In a post at The Ethicurean, I noticed a link to an article describing a Spanish foie gras that received the Coup de Coeur award for innovation at the Paris International Food Salon.
The surprise here isn't the country of origin: Spain, like Belgium, produces a small amount of foie gras. Look instead to the farmer's technique.
The producer claims he made the foie gras without force-feeding the birds, relying on their tendency to bulk up for migration. If he's got the real thing, he would be the savior of the foie gras industry. Animal activists focus on the force-feeding; take it away, and their argument disappears. Of course I felt the urge to comment.
It's always been possible to produce high-fat livers without force-feeding the birds through gavage (using a tube to feed the birds, a practice that dates back to Roman times). But consumers have never accepted the product as foie gras. Well, not for a couple hundred years. I note that the article doesn't mention how the innovate foie gras tastes next to traditional foie gras.
Geese, which Pateria de Sousa uses, might adapt to "free range foie" more than ducks would. Geese sometimes eat more on their own than they get in a foie gras feeding, though they don't sustain that eating habit as long as gavage lasts.

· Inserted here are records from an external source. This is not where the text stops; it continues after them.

[config.mk]
export PLATFORM = sky130hd
export DESIGN_NAME = sar_readout
export DESIGN_NICKNAME = d
export VERILOG_FILES = /design/src/core/sar_pkg.sv /design/src/core/sar_readout.sv /design/src/core/sar_edge_sync.sv
export SDC_FILE = /design/constraint.sdc
export NUM_CORES = 1
export LEC_CHECK = 0
export ABC_AREA = 0
export BUFFER_PORTS_ARGS = -buffer_cell sky130_fd_sc_hd__buf_2
export CORE_ASPECT_RATIO = 0.9
export CORE_UTILIZATION = 30
export CTS_CLUSTER_SIZE = 40
export DETAILED_ROUTE_END_ITERATION = 10
export SETUP_SLACK_MARGIN = 0.4
export SYNTH_ARGS = -nofsm -noshare
export SYNTH_HDL_FRONTEND = slang
export SYNTH_SLANG_ARGS = --single-unit
[constraint.sdc]
create_clock -name clk_i -period 4.44 [get_ports clk_i]
set_clock_uncertainty 0.1 [all_clocks]
set_input_delay 0.666 -clock clk_i [delete_from_list [all_inputs] [get_ports clk_i]]
set_output_delay 0.666 -clock clk_i [all_outputs]
set_load 0.1 [all_outputs]
[config.mk]
export PLATFORM = sky130hd
export DESIGN_NAME = ppgc_top
export DESIGN_NICKNAME = d
export VERILOG_FILES = /design/src/shared/ppgc_pkg.sv /design/src/verilog/ppgc_trig_sync.sv /design/src/verilog/ppgc_ahb_front.sv /design/src/verilog/ppgc_top.sv
export SDC_FILE = /design/constraint.sdc
export NUM_CORES = 1
export LEC_CHECK = 0
export BUFFER_PORTS_ARGS = -buffer_cell sky130_fd_sc_hd__clkbuf_2
export CORE_MARGIN = 2
export CORE_UTILIZATION = 40
export DETAILED_ROUTE_END_ITERATION = 12
export GPL_ROUTABILITY_DRIVEN = 0
export PLACE_DENSITY = 0.7
export REMOVE_ABC_BUFFERS = 1
export SETUP_SLACK_MARGIN = 0.5
export SYNTH_ARGS = -nofsm -noshare
export SYNTH_HDL_FRONTEND = slang
export SYNTH_SLANG_ARGS = --single-unit
[constraint.sdc]
create_clock -name mclk_in -period 4 [get_ports mclk_in]
set_clock_uncertainty 0.1 [all_clocks]
set_input_delay 0.2 -clock mclk_in [delete_from_list [all_inputs] [get_ports mclk_in]]
set_output_delay 0.2 -clock mclk_in [all_outputs]
set_load 0.03 [all_outputs]
[src/shared/ppgc_pkg.sv]
// ppgc_pkg: register map, field positions and reset values of the pulse generator control slice
package ppgc_pkg;

    ////////////////////////////////////////////////////////////////////////////
    // register byte offsets
    localparam logic [11:0] OFF_CTRL = 12'h000;
    localparam logic [11:0] OFF_MODE = 12'h004;
    localparam logic [11:0] OFF_STAT = 12'h008;

    ////////////////////////////////////////////////////////////////////////////
    // trigger_irq_output_control fields
    localparam int CTRL_STOP_EDGE_EN_BIT = 7;
    localparam int CTRL_START_EDGE_EN_BIT = 6;
    localparam int CTRL_IRQ_EN_BIT = 5;
    localparam int CTRL_IRQ_FLAG_BIT = 4;
    localparam int CTRL_IRQ_SRC_LSB = 2;
    localparam int CTRL_PIN_OE_BIT = 1;
    localparam int CTRL_POLARITY_BIT = 0;
    localparam logic [7:0] CTRL_RESET = 8'h00;

    ////////////////////////////////////////////////////////////////////////////
    // timer_mode_control fields
    localparam int MODE_TIMER_EN_BIT = 7;
    localparam int MODE_SOFT_TRIG_BIT = 6;
    localparam int MODE_ONE_SHOT_BIT = 5;
    localparam int MODE_RETRIG_EN_BIT = 4;
    localparam int MODE_CLK_SEL_LSB = 1;
    localparam int MODE_MASK_EN_BIT = 0;
    localparam logic [7:0] MODE_RESET = 8'h00;

    ////////////////////////////////////////////////////////////////////////////
    // interrupt source codes
    localparam logic [1:0] SRC_TRIGGER = 2'h0;
    localparam logic [1:0] SRC_BORROW = 2'h1;
    localparam logic [1:0] SRC_EDGE = 2'h2;
    localparam logic [1:0] SRC_BORROW_EDGE = 2'h3;

    ////////////////////////////////////////////////////////////////////////////
    // ahb-lite encodings
    localparam logic [1:0] HTRANS_NONSEQ = 2'h2;
    localparam logic [1:0] HTRANS_SEQ = 2'h3;

endpackage : ppgc_pkg
--- src/include/byte_alu_pkg.sv ---
// Purpose: Shared constants and types for the byte ALU slice
// Assumes: One instruction per enabled clock, decoder supplies operands
// Notes: Summary of operation list below
//
// Summary of operation
// [RULE1] Subtract: file minus working, two's complement
// [RULE2] Subtract/xor-file: direction picks working or file
// [RULE3] Xor-file: working xor file register
// [RULE4] Swap nibbles of file; flags untouched
// [RULE5] Swap: direction picks working or file
// [RULE6] Xor-literal: working xor literal into working
// [RULE7] Carry/digit carry on subtract; zero on result
package byte_alu_pkg;
  localparam int DATA_W = 8;
  localparam int ADDR_W = 7;
  localparam logic [7:0] W_RESET = 8'h00;
  localparam logic [6:0] FILE_ADDR_MAX = 7'h7F;
  localparam logic DEST_W = 1'b0;
  localparam logic DEST_FILE = 1'b1;
  localparam int NIB_LO_MSB = 3;
  localparam int NIB_HI_LSB = 4;

  // Operation selector from the decoder
  typedef enum logic [1:0] {
    OP_SUB_W_FROM_FILE,
    OP_XOR_W_WITH_FILE,
    OP_NIBBLE_SWAP_FILE,
    OP_XOR_LITERAL_INTO_W
  } alu_op_type;

  // Instruction presented by the decoder
  typedef struct packed {
    logic valid;
    alu_op_type op;
    logic [6:0] file_addr;
    logic dest;
    logic [7:0] file_data;
    logic [7:0] literal;
  } alu_req_type;

  // Write-back into the file register
  typedef struct packed {
    logic we;
    logic [6:0] addr;
    logic [7:0] data;
  } file_wr_type;

  // Status flags
  typedef struct packed {
    logic carry;
    logic digit_carry_flag;
    logic zero;
  } alu_flags_type;
endpackage

--- src/design/byte_alu.sv ---
// Purpose: Byte ALU slice: subtract, xor with file, nibble swap, xor literal
// Assumes: Decoder reads file register combinationally and holds request one cycle
// Notes: Results and flags are registered; file write is a pulse of one enabled cycle
`timescale 1ns/1ps
`default_nettype none
module byte_alu
  import byte_alu_pkg::*;
(
  // Clock and reset
  input wire logic clk_sys,
  input wire logic rst,
  input wire logic clk_en,
  // Decoder request
  input wire alu_req_type req,
  // Results
  output logic [7:0] w_out,
  output file_wr_type file_wr,
  output alu_flags_type flags
);

  ////////////////////////////////////////////////////////////////////////
  // Block state is one packed struct
  typedef struct packed {
    logic [7:0] w;
    file_wr_type fw;
    alu_flags_type fl;
  } state_type;

  state_type state_reg; // Registered state
  state_type state_next; // Next state
  logic [8:0] diff; // Nine bits so the borrow shows
  logic [4:0] diff_lo; // Low nibble borrow
  logic [7:0] result; // Operation result

  // Zero test used for every flag-setting operation
  function automatic logic is_zero(input logic [7:0] v);
    return v == 8'h00;
  endfunction

  ////////////////////////////////////////////////////////////////////////
  // Datapath and write-back selection
  always_comb begin
    // Only the write strobe defaults low; all else holds its value
    state_next = state_reg;
    state_next.fw.we = 1'b0; // Write strobe lasts one enabled cycle
    diff = {1'b0, req.file_data} - {1'b0, state_reg.w}; // [RULE1]
    diff_lo = {1'b0, req.file_data[3:0]} - {1'b0, state_reg.w[3:0]};
    result = 8'h00;
    if (req.valid) begin
      unique case (req.op)
        OP_SUB_W_FROM_FILE: begin
          result = diff[7:0]; // [RULE1]
          state_next.fl.carry = ~diff[8]; // No borrow means W <= f [RULE7]
          state_next.fl.digit_carry_flag = ~diff_lo[4]; // [RULE7]
          state_next.fl.zero = is_zero(result); // [RULE7]
        end
        OP_XOR_W_WITH_FILE: begin
          result = state_reg.w ^ req.file_data; // [RULE3]
          state_next.fl.zero = is_zero(result); // [RULE7]
        end
        OP_NIBBLE_SWAP_FILE: begin
          // Flags left alone on purpose
          result = {req.file_data[NIB_LO_MSB:0], req.file_data[7:NIB_HI_LSB]}; // [RULE4]
        end
        OP_XOR_LITERAL_INTO_W: begin
          result = state_reg.w ^ req.literal; // [RULE6]
          state_next.fl.zero = is_zero(result); // [RULE7]
        end
      endcase
      // Literal form always lands in the working register
      if (req.op == OP_XOR_LITERAL_INTO_W || req.dest == DEST_W) begin
        state_next.w = result; // [RULE2] [RULE5] [RULE6]
      end else begin
        state_next.fw.we = 1'b1; // [RULE2] [RULE5]
        state_next.fw.addr = req.file_addr;
        state_next.fw.data = result;
      end
    end
  end

  ////////////////////////////////////////////////////////////////////////
  // State register, frozen while the clock enable is low
  // Reset wins over the clock enable, so a frozen core still clears
  always_ff @(posedge clk_sys) begin
    if (rst) begin
      state_reg <= '{w: W_RESET, fw: '0, fl: '0};
    end else if (clk_en) begin
      state_reg <= state_next;
    end
  end

  // Outputs come straight from the state flip-flops, no logic after them
  assign w_out = state_reg.w;
  assign file_wr = state_reg.fw;
  assign flags = state_reg.fl;

  ////////////////////////////////////////////////////////////////////////
  // Checks
  // Every check is cut off while reset is high
  // Subtract into W gives f minus the previous W
  property p_sub_result;
    @(posedge clk_sys) disable iff (rst)
      (clk_en && req.valid && req.op == OP_SUB_W_FROM_FILE && req.dest == DEST_W)
        |=> w_out == $past(req.file_data) - $past(w_out);
  endproperty
  a_sub_result: assert property (p_sub_result) else $error("sub result wrong"); // [RULE1]

  // A file destination pulses the write and keeps W
  property p_file_dest;
    @(posedge clk_sys) disable iff (rst)
      (clk_en && req.valid && req.op != OP_XOR_LITERAL_INTO_W && req.dest == DEST_FILE)
        |=> file_wr.we && file_wr.addr == $past(req.file_addr) && $stable(w_out);
  endproperty
  a_file_dest: assert property (p_file_dest) else $error("file write missing"); // [RULE2]

  // W is unchanged here, so its current value is the operand
  property p_xor_file;
    @(posedge clk_sys) disable iff (rst)
      (clk_en && req.valid && req.op == OP_XOR_W_WITH_FILE && req.dest == DEST_FILE)
        |=> file_wr.data == ($past(req.file_data) ^ w_out);
  endproperty
  a_xor_file: assert property (p_xor_file) else $error("xor file wrong"); // [RULE3]

  // Swap must not touch any flag
  property p_swap;
    @(posedge clk_sys) disable iff (rst)
      (clk_en && req.valid && req.op == OP_NIBBLE_SWAP_FILE)
        |=> $stable(flags);
  endproperty
  a_swap: assert property (p_swap) else $error("swap changed flags"); // [RULE4]

  // Swap into W exchanges the nibbles and writes no file
  property p_swap_w;
    @(posedge clk_sys) disable iff (rst)
      (clk_en && req.valid && req.op == OP_NIBBLE_SWAP_FILE && req.dest == DEST_W)
        |=> w_out == {$past(req.file_data[3:0]), $past(req.file_data[7:4])} && !file_wr.we;
  endproperty
  a_swap_w: assert property (p_swap_w) else $error("swap to w wrong"); // [RULE5]

  // Literal xor always lands in W, whatever the direction bit says
  property p_xor_lit;
    @(posedge clk_sys) disable iff (rst)
      (clk_en && req.valid && req.op == OP_XOR_LITERAL_INTO_W)
        |=> w_out == ($past(w_out) ^ $past(req.literal)) && !file_wr.we;
  endproperty
  a_xor_lit: assert property (p_xor_lit) else $error("xor literal wrong"); // [RULE6]

  // Carry and digit carry mean no borrow out of the byte or nibble
  property p_carry;
    @(posedge clk_sys) disable iff (rst)
      (clk_en && req.valid && req.op == OP_SUB_W_FROM_FILE)
        |=> flags.carry == ($past(w_out) <= $past(req.file_data))
            && flags.digit_carry_flag == ($past(w_out[3:0]) <= $past(req.file_data[3:0]));
  endproperty
  a_carry: assert property (p_carry) else $error("carry flags wrong"); // [RULE7]

  // Zero follows the literal xor result
  property p_zero;
    @(posedge clk_sys) disable iff (rst)
      (clk_en && req.valid && req.op == OP_XOR_LITERAL_INTO_W)
        |=> flags.zero == (w_out == 8'h00);
  endproperty
  a_zero: assert property (p_zero) else $error("zero flag wrong"); // [RULE7]

  // Subtract with file destination writes f minus W and leaves W alone
  property p_sub_file;
    @(posedge clk_sys) disable iff (rst)
      (clk_en && req.valid && req.op == OP_SUB_W_FROM_FILE && req.dest == DEST_FILE)
        |=> file_wr.data == $past(req.file_data) - w_out && $stable(w_out);
  endproperty
  a_sub_file: assert property (p_sub_file) else $error("sub to file wrong"); // [RULE2]

  // Xor with file into W
  property p_xor_w;
    @(posedge clk_sys) disable iff (rst)
      (clk_en && req.valid && req.op == OP_XOR_W_WITH_FILE && req.dest == DEST_W)
        |=> w_out == ($past(w_out) ^ $past(req.file_data)) && !file_wr.we;
  endproperty
  a_xor_w: assert property (p_xor_w) else $error("xor to w wrong"); // [RULE3]

  // Swap into the file writes the exchanged nibbles and keeps W
  property p_swap_file;
    @(posedge clk_sys) disable iff (rst)
      (clk_en && req.valid && req.op == OP_NIBBLE_SWAP_FILE && req.dest == DEST_FILE)
        |=> file_wr.we && file_wr.data == {$past(req.file_data[3:0]),
            $past(req.file_data[7:4])} && $stable(w_out);
  endproperty
  a_swap_file: assert property (p_swap_file) else $error("swap to file wrong"); // [RULE5]

  // Zero after subtract or xor with file follows whichever result was written
  property p_zero_file;
    @(posedge clk_sys) disable iff (rst)
      (clk_en && req.valid && (req.op == OP_SUB_W_FROM_FILE || req.op == OP_XOR_W_WITH_FILE))
        |=> flags.zero == (file_wr.we ? file_wr.data == 8'h00 : w_out == 8'h00);
  endproperty
  a_zero_file: assert property (p_zero_file) else $error("zero flag wrong on file op"); // [RULE7]

  // Both xor forms leave carry and digit carry as they were
  property p_xor_keep;
    @(posedge clk_sys) disable iff (rst)
      (clk_en && req.valid && (req.op == OP_XOR_W_WITH_FILE || req.op == OP_XOR_LITERAL_INTO_W))
        |=> $stable(flags.carry) && $stable(flags.digit_carry_flag);
  endproperty
  a_xor_keep: assert property (p_xor_keep) else $error("xor changed carry"); // [RULE7]

  // An idle enabled cycle writes nothing and keeps W and flags
  property p_idle;
    @(posedge clk_sys) disable iff (rst)
      (clk_en && !req.valid)
        |=> !file_wr.we && $stable(w_out) && $stable(flags);
  endproperty
  a_idle: assert property (p_idle) else $error("idle cycle changed state"); // [RULE2]

  // A frozen cycle holds every output, a pending write pulse included
  property p_freeze;
    @(posedge clk_sys) disable iff (rst)
      !clk_en
        |=> $stable(w_out) && $stable(flags) && $stable(file_wr);
  endproperty
  a_freeze: assert property (p_freeze) else $error("frozen cycle changed state"); // [RULE2]

endmodule
`default_nettype wire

But geese cause headaches for foie gras producers. You can't artificially inseminate them, so a farmer can only sell fresh foie gras during the winter season, when Spring's goslings have come of age. And they stress more readily than ducks. When the stoic Mulard breed came on the scene in the 1970s, it transformed the industry overnight. Fifty years ago, 90 per cent of the birds for foie gras were geese. Today, only 20 per cent are.
I'm skeptical of the Sousa product; if it were that simple to produce good foie gras without force-feeding, someone would have done it. As I say, non-force-fed foie gras is the Holy Grail, and everyone's looking for it. Still, if anyone has more information, I'd love to hear it.